Estimating Multimodal Structural Brain Variability in Schizophrenia Spectrum Disorders: A Worldwide ENIGMA Study
Wolfgang Omlor, Finn Rabe, Simon Fuchs, Werner Surbeck, Giacomo Cecere, Gao-Yang Huang, Stephanie Homan, Nils Kallen, Foivos Georgiadis, Tobias R. Spiller, Erich Seifritz, Thomas W. Weickert, Jason Bruggemann, Cynthia Shannon Weickert, Steven Potkin, Ryota Hashimoto, Kang Sim, Kelly Rootes-Murdy, Yann Quidé, Josselin Houenou, Nerisa Banaj, Daniela Vecchio, Fabrizio Piras, Federica Piras, Gianfranco Spalletta, Raymond Salvador, Andriana Karuk, Edith Pomarol‐Clotet, Amanda Rodrigue, Godfrey D. Pearlson, David C. Glahn, David Tomeček, Filip Španiel, Antonín Škoch, Matthias Kirschner, Stefan Kaiser, Peter Kochunov, Fengmei Fan, Ole A. Andreassen, Lars T. Westlye, Pierre Berthet, Vince D. Calhoun, Fleur M. Howells, Anne Uhlmann, Freda Scheffler, Dan J. Stein, Felice Iasevoli, Murray J. Cairns, Vaughan J. Carr, Stanley V. Catts, Maria A. Di Biase, Assen Jablensky, Melissa J. Green, Frans Henskens, Paul Klauser, Carmel M. Loughland, Patricia T. Michie, Bryan Mowry, Christos Pantelis, Paul E. Rasser, Ulrich Schall, Rodney J. Scott, Andrew Zalesky, Andrea de Bartolomeis, Annarita Barone, Mariateresa Ciccarelli, Arturo Brunetti, Sirio Cocozza, Giuseppe Pontillo, Mario Tranfa, Annabella Di Giorgio, Sophia I. Thomopoulos, Neda Jahanshad, Paul M. Thompson, Theo G.M. van Erp, Jessica A. Turner, Philipp Homan
Abstract
OBJECTIVE: The clinical diversity of schizophrenia is reflected by structural brain variability.

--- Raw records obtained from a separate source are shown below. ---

Setup of oak:
==> flow/design.v <==
`timescale 1ns/1ns
module ALU (
    input  logic clk,
    input  logic rst_n,
    input  logic [5:0] alu_op,
    input  logic word,
    input  logic [15:0] a,
    input  logic [15:0] b,
    input  logic cf_in,
    input  logic [4:0] shift_cnt,
    output logic [15:0] result
);
    logic [15:0] a_in, b_in;
    parameter ADD = 6'b000000;
    parameter SUB = 6'b000001;
    parameter CMP = 6'b000010;
    parameter INC = 6'b000011;
    parameter DEC = 6'b000100;
    parameter NEG = 6'b000101;
    parameter AND = 6'b000110;
    parameter OR = 6'b000111;
    parameter XOR = 6'b001000;
    parameter NOT = 6'b001001;
    parameter TEST = 6'b001010;
    parameter SHL = 6'b001011;
    parameter SHR = 6'b001100;
    parameter SAR = 6'b001101;
    parameter ROL = 6'b001110;
    parameter ROR = 6'b001111;
    parameter RCL = 6'b010000;
    parameter RCR = 6'b010001;
    parameter MUL = 6'b010010;
    parameter IMUL = 6'b010011;
    parameter DIV = 6'b010100;
    parameter IDIV = 6'b010101;
    always @(posedge clk or negedge rst_n) begin
        if (!rst_n) begin
            a_in <= 0;
            b_in <= 0;
        end else begin
            case(alu_op)
                ADD: begin
                    result <= a + b;
                end
                SUB: begin
                    result <= a - b;
                end
                CMP: begin
                    result <= a - b;
                end
                INC: begin
                    result <= a + 1;
                end
                DEC: begin
                    result <= a - 1;
                end
                NEG: begin
                    result <= 0 - a;
                end
                AND: begin
                    result <= a & b;
                end
                OR: begin
                    result <= a | b;
                end
                XOR: begin
                    result <= a ^ b;
                end
                NOT: begin
                    result <= ~a;
                end
                TEST: begin
                    result <= a & b;
                end
                SHL: begin
                    result <= a << shift_cnt;
                end
                SHR: begin
                    result <= a >> shift_cnt;
                end
                SAR: begin
                    result <= a >>> shift_cnt;
                end
                ROL: begin
                    result <= {a[15:0], a[15:0]};
                end
                ROR: begin
                    result <= {a[0], a[15:1]};
                end
                RCL: begin
                    result <= {a[15:0], cf_in};
                end
                RCR: begin
                    result <= {cf_in, a[15:0]};
                end
                MUL: begin
                    result <= a * b;    
                end
                IMUL: begin
                    result <= a * b;    
                end
                DIV: begin
                    result <= (b == 16'd0) ? 16'hFFFF : a / b;
                end
                IDIV: begin
                    result <= (b == 16'd0) ? 16'hFFFF : a / b;
                end
            endcase
        end
    end
endmodule
Design fbindct_8bit, start of the top module:
module fbindct_8bit #(
  parameter IN_WIDTH = 8,                                  
  parameter INT_BITS = 6,                                  
  parameter FRAC_BITS = 6,                                 
  parameter INTER_WIDTH = IN_WIDTH + INT_BITS + FRAC_BITS, 
  parameter OUT_WIDTH = 20                                 
)(
  input                                        clk,
  input                                        rst,
  input signed [8*IN_WIDTH-1:0]                x_in,         
  input                                        ready_in,     
  input                                        load,         
  output                                       valid_out,    
  output signed [8*OUT_WIDTH-1:0]              y_out         
);
For scale: about 3400 cells after synthesis, about 230 I/O pins, roughly 29000 µm² of cells after synthesis.
make LEC_CHECK=0 ABC_AREA=0 CAP_MARGIN=20 CORE_MARGIN=2 CORE_UTILIZATION=70 CTS_CLUSTER_DIAMETER=212 CTS_CLUSTER_SIZE=34 HOLD_SLACK_MARGIN=-0.09 SETUP_SLACK_MARGIN=1.23 SLEW_MARGIN=20 finish   # period 4.19 ns
run.sh (not shown) runs the stock make flow with config.mk's settings and CLKGATE_MAP_FILE=.
The first run did not get past global routing with ODB-0269.
Change:
==> flow/config.mk (replaced) <==
export PLATFORM = sky130hd
export DESIGN_NAME = fbindct_8bit
export DESIGN_NICKNAME = fbindct_8bit
export VERILOG_FILES = /design/flow/design.v
export SDC_FILE = /design/flow/constraint.sdc
export NUM_CORES = 4
export LEC_CHECK = 0
export CAP_MARGIN = 20
export CORE_MARGIN = 2
export CORE_UTILIZATION = 40
export MAX_ROUTING_LAYER = met4
export SLEW_MARGIN = 20
export TNS_END_PERCENT = 85
==> flow/constraint.sdc (replaced) <==
create_clock -name core_clock -period 10.0 [get_ports {clk}]
set_input_delay 2.0000 -clock core_clock [delete_from_list [all_inputs] [get_ports {clk}]]
set_output_delay 2.0000 -clock core_clock [all_outputs]
set_load 0.01 [all_outputs]
Now the flow produced a clean layout; die area went up by about 70%; area after synthesis is unchanged; synthesized cell count is unchanged.
Change:
--- a/flow/config.mk
+++ b/flow/config.mk
@@ -8,6 +8,6 @@
 export CAP_MARGIN = 20
 export CORE_MARGIN = 2
-export CORE_UTILIZATION = 40
+export CORE_UTILIZATION = 65
 export MAX_ROUTING_LAYER = met4
+export SETUP_SLACK_MARGIN = 0.61
 export SLEW_MARGIN = 20
-export TNS_END_PERCENT = 85
==> flow/constraint.sdc (replaced) <==
create_clock -name core_clock -period 4.83 [get_ports {clk}]
set_input_delay 0.9660 -clock core_clock [delete_from_list [all_inputs] [get_ports {clk}]]
set_output_delay 0.9660 -clock core_clock [all_outputs]
set_load 0.01 [all_outputs]
=> The new run completed, yet does not pass: negative setup slack; count of clock-buffer cells in the layout decreases by 7; non-clock buffer count increases by 171; total power increases to 2.6 times its value; combinational power increases to 3.3 times its value.

========
== rev 12 ==
The RTL this note starts from:
==> flow/design.v <==
`timescale 1ns / 1ps
module fbindct_8bit #(
  parameter IN_WIDTH = 8,                                  
  parameter INT_BITS = 6,                                  
  parameter FRAC_BITS = 6,                                 
  parameter INTER_WIDTH = IN_WIDTH + INT_BITS + FRAC_BITS, 
  parameter OUT_WIDTH = 20                                 
)(
  input                                        clk,
  input                                        rst,
  input signed [8*IN_WIDTH-1:0]                x_in,         
  input                                        ready_in,     
  input                                        load,         
  output                                       valid_out,    
  output signed [8*OUT_WIDTH-1:0]              y_out         
);
parameter [1:0] IDLE = 2'b00;
parameter [1:0] WAIT = 2'b01;
parameter [1:0] SEND = 2'b10;
reg [1:0] state;
parameter [1:0] STAGE1 = 2'b00;
parameter [1:0] STAGE2 = 2'b01;
parameter [1:0] STAGE3 = 2'b10;
parameter [1:0] STAGE4 = 2'b11;
reg [1:0] stage;
reg signed [IN_WIDTH-1:0] x_reg_0, x_reg_1, x_reg_2, x_reg_3, x_reg_4, x_reg_5, x_reg_6, x_reg_7;
reg done;
assign valid_out = done;
always @(posedge clk) begin : state_machine
  if (rst) begin
    state <= IDLE;
    stage <= STAGE1;
    done <= 1'b0;
    x_reg_0 <= 0;
    x_reg_1 <= 0;
    x_reg_2 <= 0;
    x_reg_3 <= 0;
    x_reg_4 <= 0;
    x_reg_5 <= 0;
    x_reg_6 <= 0;
    x_reg_7 <= 0;
  end else begin
    case (state)
      IDLE: begin
        if(load) begin
          x_reg_0 <= x_in[1*IN_WIDTH-1:0*IN_WIDTH];
          x_reg_1 <= x_in[2*IN_WIDTH-1:1*IN_WIDTH];
          x_reg_2 <= x_in[3*IN_WIDTH-1:2*IN_WIDTH];
          x_reg_3 <= x_in[4*IN_WIDTH-1:3*IN_WIDTH];
          x_reg_4 <= x_in[5*IN_WIDTH-1:4*IN_WIDTH];
          x_reg_5 <= x_in[6*IN_WIDTH-1:5*IN_WIDTH];
          x_reg_6 <= x_in[7*IN_WIDTH-1:6*IN_WIDTH];
          x_reg_7 <= x_in[8*IN_WIDTH-1:7*IN_WIDTH];
          state <= WAIT;
        end
      end
      WAIT: begin
        case (stage)
          STAGE1: begin 
            stage <= STAGE2;
            done <= 1'b0;
          end
          STAGE2: stage <= STAGE3;
          STAGE3: stage <= STAGE4;
          STAGE4: begin 
            state <= SEND;
            stage <= STAGE1;
            done <= 1'b1;
          end
          default : begin 
            stage <= STAGE1;
          end
        endcase
      end
      SEND: begin
        if(ready_in) begin
          state <= IDLE;
          done <= 1'b0;
        end
      end
      default: state <= IDLE;
    endcase
  end
end
reg signed [INTER_WIDTH-1:0] a_reg_0, a_reg_1, a_reg_2, a_reg_3, a_reg_4, a_reg_5, a_reg_6, a_reg_7;
wire signed [INTER_WIDTH-1:0] a_wire_0, a_wire_1, a_wire_2, a_wire_3, a_wire_4, a_wire_5, a_wire_6, a_wire_7;
assign a_wire_0 = (x_reg_0 + x_reg_7) << FRAC_BITS;
assign a_wire_1 = (x_reg_1 + x_reg_6) << FRAC_BITS;
assign a_wire_2 = (x_reg_2 + x_reg_5) << FRAC_BITS;
assign a_wire_3 = (x_reg_3 + x_reg_4) << FRAC_BITS;
assign a_wire_4 = (x_reg_3 - x_reg_4) << FRAC_BITS;
assign a_wire_5 = (x_reg_2 - x_reg_5) << FRAC_BITS;
assign a_wire_6 = (x_reg_1 - x_reg_6) << FRAC_BITS;
assign a_wire_7 = (x_reg_0 - x_reg_7) << FRAC_BITS;
always @(posedge clk) begin : stage1
  if(rst) begin
    a_reg_0 <= 0;
    a_reg_1 <= 0;
    a_reg_2 <= 0;
    a_reg_3 <= 0;
    a_reg_4 <= 0;
    a_reg_5 <= 0;
    a_reg_6 <= 0;
    a_reg_7 <= 0;
  end else if(stage == STAGE1) begin
    a_reg_0 <= a_wire_0;
    a_reg_1 <= a_wire_1;
    a_reg_2 <= a_wire_2;
    a_reg_3 <= a_wire_3;
    a_reg_4 <= a_wire_4;
    a_reg_5 <= a_wire_5;
    a_reg_6 <= a_wire_6;
    a_reg_7 <= a_wire_7;
  end
end
reg signed [INTER_WIDTH-1:0] b_reg_0, b_reg_1;
wire signed [INTER_WIDTH-1:0] b_wire_0, b_wire_1;
assign b_wire_0 = (a_reg_5>>>2) + (a_reg_5>>>3) + a_reg_6;             
assign b_wire_1 = (b_wire_0>>>1) + (b_wire_0>>>3) - a_reg_5;           
always @(posedge clk) begin : stage2
  if(rst) begin
    b_reg_0 <= 0;
    b_reg_1 <= 0;
  end else if(stage == STAGE2) begin
    b_reg_0 <= b_wire_0;
    b_reg_1 <= b_wire_1;
  end
end
reg signed [INTER_WIDTH-1:0] c_reg_0, c_reg_1, c_reg_2, c_reg_3, c_reg_4, c_reg_5, c_reg_6, c_reg_7;
wire signed [INTER_WIDTH-1:0] c_wire_0, c_wire_1, c_wire_2, c_wire_3, c_wire_4, c_wire_5, c_wire_6, c_wire_7;
assign c_wire_0 = a_reg_0 + a_reg_3;
assign c_wire_1 = a_reg_2 + a_reg_1;
assign c_wire_2 = a_reg_1 - a_reg_2;
assign c_wire_3 = a_reg_0 - a_reg_3;
assign c_wire_4 = a_reg_4 + b_reg_1;
assign c_wire_5 = a_reg_4 - b_reg_1;
assign c_wire_6 = a_reg_7 - b_reg_0;
assign c_wire_7 = b_reg_0 + a_reg_7;
always @(posedge clk) begin : stage3 
  if(rst) begin
    c_reg_0 <= 0;
    c_reg_1 <= 0;
    c_reg_2 <= 0;
    c_reg_3 <= 0;
    c_reg_4 <= 0;
    c_reg_5 <= 0;
    c_reg_6 <= 0;
    c_reg_7 <= 0;
  end else if(stage == STAGE3) begin
    c_reg_0 <= c_wire_0;
    c_reg_1 <= c_wire_1;
    c_reg_2 <= c_wire_2;
    c_reg_3 <= c_wire_3;
    c_reg_4 <= c_wire_4;
    c_reg_5 <= c_wire_5;
    c_reg_6 <= c_wire_6;
    c_reg_7 <= c_wire_7;
  end
end
reg signed [INTER_WIDTH-1:0] d_reg_0, d_reg_1, d_reg_2, d_reg_3, d_reg_4, d_reg_5, d_reg_6;
wire signed [INTER_WIDTH-1:0] d_wire_0, d_wire_1, d_wire_2, d_wire_3, d_wire_4, d_wire_5, d_wire_6;
assign d_wire_0 = c_reg_0 + c_reg_1;                                          
assign d_wire_1 = (d_wire_0>>>1) - c_reg_1;                                   
assign d_wire_2 = c_reg_2 - ((c_reg_3>>>2) + (c_reg_3>>>3));                 
assign d_wire_3 = c_reg_3 + (d_wire_2>>>2) + (d_wire_2>>>3);                 
assign d_wire_4 = c_reg_4 - (c_reg_7>>>3);                                    
assign d_wire_5 = c_reg_5 + (c_reg_6>>>1) + (c_reg_6>>>2) + (c_reg_6>>>3);  
assign d_wire_6 = c_reg_6 - (d_wire_5>>>1);                                   
always @(posedge clk) begin : stage4 
  if(rst) begin
    d_reg_0 <= 0;
    d_reg_1 <= 0;
    d_reg_2 <= 0;
    d_reg_3 <= 0;
    d_reg_4 <= 0;
    d_reg_5 <= 0;
    d_reg_6 <= 0;
  end else if(stage == STAGE4) begin
    d_reg_0 <= d_wire_0;
    d_reg_1 <= d_wire_1;
    d_reg_2 <= d_wire_2;
    d_reg_3 <= d_wire_3;
    d_reg_4 <= d_wire_4;
    d_reg_5 <= d_wire_5;
    d_reg_6 <= d_wire_6;
  end
end
reg [INTER_WIDTH-1:0] c_reg7_delay;
always @(posedge clk) begin : delay_c_reg
  if (rst) begin
    c_reg7_delay <= 1'b0;
  end else begin
    c_reg7_delay <= c_reg_7;
  end
end
assign y_out[1*OUT_WIDTH-1:0*OUT_WIDTH] = d_reg_0;
assign y_out[2*OUT_WIDTH-1:1*OUT_WIDTH] = c_reg7_delay;
assign y_out[3*OUT_WIDTH-1:2*OUT_WIDTH] = d_reg_3;
assign y_out[4*OUT_WIDTH-1:3*OUT_WIDTH] = d_reg_6;
assign y_out[5*OUT_WIDTH-1:4*OUT_WIDTH] = d_reg_1;
assign y_out[6*OUT_WIDTH-1:5*OUT_WIDTH] = d_reg_5;
assign y_out[7*OUT_WIDTH-1:6*OUT_WIDTH] = d_reg_2;
assign y_out[8*OUT_WIDTH-1:7*OUT_WIDTH] = d_reg_4;
endmodule
Settings: LEC_CHECK=0, CAP_MARGIN=20, CELL_PAD_IN_SITES_DETAIL_PLACEMENT=1, CELL_PAD_IN_SITES_GLOBAL_PLACEMENT=1, CORE_MARGIN=2, CORE_UTILIZATION=67, CTS_CLUSTER_DIAMETER=384, CTS_CLUSTER_SIZE=90, GPL_TIMING_DRIVEN=0, MAX_ROUTING_LAYER=met4, PLACE_DENSITY_LB_ADDON=0.14, SLEW_MARGIN=5, TNS_END_PERCENT=65; clock period 8.93 ns.
3_1_place_gp_skip_io: rev 12 exited with error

It remains unclear how this variability manifests across different gray and white matter features. In this meta- and mega-analysis, the authors investigated how brain heterogeneity in schizophrenia is distributed across multimodal structural indicators. METHODS: The authors used the ENIGMA dataset of MRI-based brain measures from 22 international sites with up to 6,037 individuals for a given brain measure. Variability and mean values of cortical thickness, cortical surface area, cortical folding index, subcortical volume, and fractional anisotropy were examined in individuals with schizophrenia and healthy control subjects. RESULTS: Individuals with schizophrenia showed greater variability in cortical thickness, cortical surface area, subcortical volume, and fractional anisotropy within the frontotemporal and subcortical network. This increased structural variability was mainly associated with psychopathological symptom domains, and the schizophrenia group frequently displayed lower mean values in the respective structural measures. Unexpectedly, folding patterns were more uniform in individuals with schizophrenia, particularly in the right caudal anterior cingulate region. The mean folding values of the right caudal anterior cingulate region did not differ between the schizophrenia and healthy control groups, and folding patterns in this region were not associated with disease-related parameters. CONCLUSIONS: In patients with schizophrenia, uniform folding patterns in the right caudal anterior cingulate region contrasted with the multimodal variability in the frontotemporal and subcortical network. While variability in the frontotemporal and subcortical network was associated with disease-related diversity, uniform folding may indicate a less flexible interplay between genetic and environmental factors during neurodevelopment.